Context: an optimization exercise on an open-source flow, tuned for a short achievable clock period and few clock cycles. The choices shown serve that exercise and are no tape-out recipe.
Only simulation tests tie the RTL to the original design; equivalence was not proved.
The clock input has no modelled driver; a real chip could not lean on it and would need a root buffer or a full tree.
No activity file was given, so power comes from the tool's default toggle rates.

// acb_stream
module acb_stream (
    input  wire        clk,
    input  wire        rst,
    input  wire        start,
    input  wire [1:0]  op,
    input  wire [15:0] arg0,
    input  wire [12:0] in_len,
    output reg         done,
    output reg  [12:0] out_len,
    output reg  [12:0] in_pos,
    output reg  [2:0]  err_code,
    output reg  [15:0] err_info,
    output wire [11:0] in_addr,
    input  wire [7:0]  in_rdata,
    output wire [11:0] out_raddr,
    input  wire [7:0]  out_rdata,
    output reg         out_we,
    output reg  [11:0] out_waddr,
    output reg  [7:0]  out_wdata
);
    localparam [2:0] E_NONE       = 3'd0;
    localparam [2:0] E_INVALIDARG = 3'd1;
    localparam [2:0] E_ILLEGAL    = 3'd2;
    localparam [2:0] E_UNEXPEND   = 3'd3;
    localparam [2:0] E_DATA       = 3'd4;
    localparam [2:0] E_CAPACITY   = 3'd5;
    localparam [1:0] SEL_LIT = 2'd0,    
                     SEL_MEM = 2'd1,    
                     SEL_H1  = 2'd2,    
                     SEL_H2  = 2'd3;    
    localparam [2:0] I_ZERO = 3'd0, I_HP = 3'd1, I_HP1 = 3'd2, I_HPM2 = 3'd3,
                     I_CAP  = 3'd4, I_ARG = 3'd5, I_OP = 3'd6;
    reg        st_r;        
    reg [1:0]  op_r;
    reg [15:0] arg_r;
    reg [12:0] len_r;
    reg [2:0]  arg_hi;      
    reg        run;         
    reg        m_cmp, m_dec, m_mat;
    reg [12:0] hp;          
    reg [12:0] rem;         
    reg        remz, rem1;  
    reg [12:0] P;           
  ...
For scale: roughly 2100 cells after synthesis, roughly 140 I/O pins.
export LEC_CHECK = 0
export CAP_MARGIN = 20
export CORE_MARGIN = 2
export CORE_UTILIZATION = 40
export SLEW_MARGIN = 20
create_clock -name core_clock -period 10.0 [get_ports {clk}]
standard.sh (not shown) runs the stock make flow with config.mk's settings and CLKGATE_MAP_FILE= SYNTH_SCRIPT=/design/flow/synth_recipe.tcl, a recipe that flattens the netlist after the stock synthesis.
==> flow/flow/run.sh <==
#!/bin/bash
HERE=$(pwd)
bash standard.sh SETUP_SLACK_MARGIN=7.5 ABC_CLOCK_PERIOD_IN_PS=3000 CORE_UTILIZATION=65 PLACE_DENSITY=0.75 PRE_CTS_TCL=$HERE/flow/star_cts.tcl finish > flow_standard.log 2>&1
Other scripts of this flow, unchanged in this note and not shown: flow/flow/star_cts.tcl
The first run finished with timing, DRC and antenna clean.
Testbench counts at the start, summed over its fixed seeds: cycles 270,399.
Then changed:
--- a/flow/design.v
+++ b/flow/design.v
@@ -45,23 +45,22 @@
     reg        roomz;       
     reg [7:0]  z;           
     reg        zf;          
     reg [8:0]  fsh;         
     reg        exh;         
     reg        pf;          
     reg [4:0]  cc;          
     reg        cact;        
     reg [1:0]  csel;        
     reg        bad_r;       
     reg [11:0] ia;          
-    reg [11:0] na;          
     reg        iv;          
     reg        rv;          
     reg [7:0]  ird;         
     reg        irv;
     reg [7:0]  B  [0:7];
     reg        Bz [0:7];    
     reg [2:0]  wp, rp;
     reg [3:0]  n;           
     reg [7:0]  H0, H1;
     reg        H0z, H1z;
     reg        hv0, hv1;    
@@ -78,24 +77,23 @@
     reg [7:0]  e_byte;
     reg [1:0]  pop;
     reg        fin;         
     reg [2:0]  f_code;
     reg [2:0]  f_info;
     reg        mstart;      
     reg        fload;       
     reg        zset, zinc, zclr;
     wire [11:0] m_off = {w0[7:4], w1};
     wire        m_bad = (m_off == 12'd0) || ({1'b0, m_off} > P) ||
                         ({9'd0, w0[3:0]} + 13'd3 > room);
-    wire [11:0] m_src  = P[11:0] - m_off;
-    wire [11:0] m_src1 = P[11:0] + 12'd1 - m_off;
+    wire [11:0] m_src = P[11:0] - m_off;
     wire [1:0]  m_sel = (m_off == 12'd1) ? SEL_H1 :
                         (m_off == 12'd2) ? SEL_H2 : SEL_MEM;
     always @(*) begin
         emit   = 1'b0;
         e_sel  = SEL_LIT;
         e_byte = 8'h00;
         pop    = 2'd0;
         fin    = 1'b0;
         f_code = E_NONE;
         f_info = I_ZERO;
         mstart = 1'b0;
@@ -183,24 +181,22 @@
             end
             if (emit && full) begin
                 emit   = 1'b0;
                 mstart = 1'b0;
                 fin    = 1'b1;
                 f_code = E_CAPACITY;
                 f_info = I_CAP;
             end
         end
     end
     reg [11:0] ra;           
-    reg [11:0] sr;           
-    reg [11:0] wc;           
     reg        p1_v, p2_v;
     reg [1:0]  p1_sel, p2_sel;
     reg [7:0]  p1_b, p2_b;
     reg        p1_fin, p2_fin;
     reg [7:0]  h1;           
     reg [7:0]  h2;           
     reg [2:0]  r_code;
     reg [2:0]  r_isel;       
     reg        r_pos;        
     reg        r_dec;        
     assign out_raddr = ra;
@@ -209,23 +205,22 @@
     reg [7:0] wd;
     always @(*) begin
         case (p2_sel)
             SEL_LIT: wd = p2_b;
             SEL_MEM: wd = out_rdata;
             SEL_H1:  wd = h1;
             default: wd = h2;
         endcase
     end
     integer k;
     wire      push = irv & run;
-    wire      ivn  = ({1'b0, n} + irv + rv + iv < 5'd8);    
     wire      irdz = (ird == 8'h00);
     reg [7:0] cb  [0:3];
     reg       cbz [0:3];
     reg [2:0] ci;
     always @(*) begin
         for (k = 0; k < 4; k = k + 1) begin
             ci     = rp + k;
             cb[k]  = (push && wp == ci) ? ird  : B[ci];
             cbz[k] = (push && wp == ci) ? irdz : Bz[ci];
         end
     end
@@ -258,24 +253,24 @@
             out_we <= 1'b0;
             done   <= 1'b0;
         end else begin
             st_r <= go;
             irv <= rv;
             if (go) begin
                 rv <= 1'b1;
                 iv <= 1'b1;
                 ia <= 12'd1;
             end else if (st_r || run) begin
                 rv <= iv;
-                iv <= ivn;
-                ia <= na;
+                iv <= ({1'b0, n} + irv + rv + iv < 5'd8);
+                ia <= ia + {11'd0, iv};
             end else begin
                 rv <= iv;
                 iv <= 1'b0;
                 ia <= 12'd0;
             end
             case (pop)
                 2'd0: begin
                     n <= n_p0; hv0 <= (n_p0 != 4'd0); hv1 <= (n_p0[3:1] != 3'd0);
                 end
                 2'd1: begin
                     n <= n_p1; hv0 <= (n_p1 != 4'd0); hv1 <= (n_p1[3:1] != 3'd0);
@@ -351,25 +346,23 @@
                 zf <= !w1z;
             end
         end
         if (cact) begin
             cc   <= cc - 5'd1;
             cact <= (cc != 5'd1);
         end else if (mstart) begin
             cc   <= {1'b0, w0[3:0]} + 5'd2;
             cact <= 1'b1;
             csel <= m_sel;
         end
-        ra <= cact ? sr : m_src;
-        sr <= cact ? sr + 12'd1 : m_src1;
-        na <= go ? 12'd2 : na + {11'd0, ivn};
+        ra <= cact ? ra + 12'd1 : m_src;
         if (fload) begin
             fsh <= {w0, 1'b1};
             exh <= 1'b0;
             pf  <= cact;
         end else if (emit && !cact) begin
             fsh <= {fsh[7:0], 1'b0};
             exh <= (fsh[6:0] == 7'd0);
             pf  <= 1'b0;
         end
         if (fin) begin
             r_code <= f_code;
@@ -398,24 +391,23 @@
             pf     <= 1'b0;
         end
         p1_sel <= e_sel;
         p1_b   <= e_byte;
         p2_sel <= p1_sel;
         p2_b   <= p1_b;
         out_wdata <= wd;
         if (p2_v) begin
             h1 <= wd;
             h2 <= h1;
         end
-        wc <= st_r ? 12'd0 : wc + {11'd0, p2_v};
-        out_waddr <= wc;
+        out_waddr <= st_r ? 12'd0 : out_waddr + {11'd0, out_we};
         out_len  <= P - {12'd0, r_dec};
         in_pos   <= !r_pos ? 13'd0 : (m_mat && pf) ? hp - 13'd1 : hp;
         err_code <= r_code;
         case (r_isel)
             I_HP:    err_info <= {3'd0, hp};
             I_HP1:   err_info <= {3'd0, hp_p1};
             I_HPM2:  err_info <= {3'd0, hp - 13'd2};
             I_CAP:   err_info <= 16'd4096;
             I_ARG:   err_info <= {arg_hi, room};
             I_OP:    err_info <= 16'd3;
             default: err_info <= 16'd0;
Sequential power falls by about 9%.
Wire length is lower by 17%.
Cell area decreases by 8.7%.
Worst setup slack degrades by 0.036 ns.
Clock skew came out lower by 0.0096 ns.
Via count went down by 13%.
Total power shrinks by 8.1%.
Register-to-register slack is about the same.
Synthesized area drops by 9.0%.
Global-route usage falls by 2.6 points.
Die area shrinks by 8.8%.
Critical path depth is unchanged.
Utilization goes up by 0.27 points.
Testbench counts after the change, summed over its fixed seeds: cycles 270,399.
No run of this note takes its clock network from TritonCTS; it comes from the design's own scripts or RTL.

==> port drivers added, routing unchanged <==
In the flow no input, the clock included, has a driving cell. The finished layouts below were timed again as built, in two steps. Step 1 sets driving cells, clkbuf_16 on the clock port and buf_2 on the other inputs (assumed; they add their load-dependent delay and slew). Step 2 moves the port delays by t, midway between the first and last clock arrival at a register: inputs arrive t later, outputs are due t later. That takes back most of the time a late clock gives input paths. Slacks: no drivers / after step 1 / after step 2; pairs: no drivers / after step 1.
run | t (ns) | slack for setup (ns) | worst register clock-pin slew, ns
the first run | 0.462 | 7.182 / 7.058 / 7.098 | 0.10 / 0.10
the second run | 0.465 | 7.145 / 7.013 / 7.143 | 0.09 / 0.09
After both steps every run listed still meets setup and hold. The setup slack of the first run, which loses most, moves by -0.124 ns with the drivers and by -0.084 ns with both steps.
○ ○ ○ ○
From the material above, retype precisely the lines between the line holding "Sequential power falls by about 9%." and the line holding "drivers added, routing", inclusive, and nothing beyond them.

Sequential power falls by about 9%.
Wire length is lower by 17%.
Cell area decreases by 8.7%.
Worst setup slack degrades by 0.036 ns.
Clock skew came out lower by 0.0096 ns.
Via count went down by 13%.
Total power shrinks by 8.1%.
Register-to-register slack is about the same.
Synthesized area drops by 9.0%.
Global-route usage falls by 2.6 points.
Die area shrinks by 8.8%.
Critical path depth is unchanged.
Utilization goes up by 0.27 points.
Testbench counts after the change, summed over its fixed seeds: cycles 270,399.
No run of this note takes its clock network from TritonCTS; it comes from the design's own scripts or RTL.

==> port drivers added, routing unchanged <==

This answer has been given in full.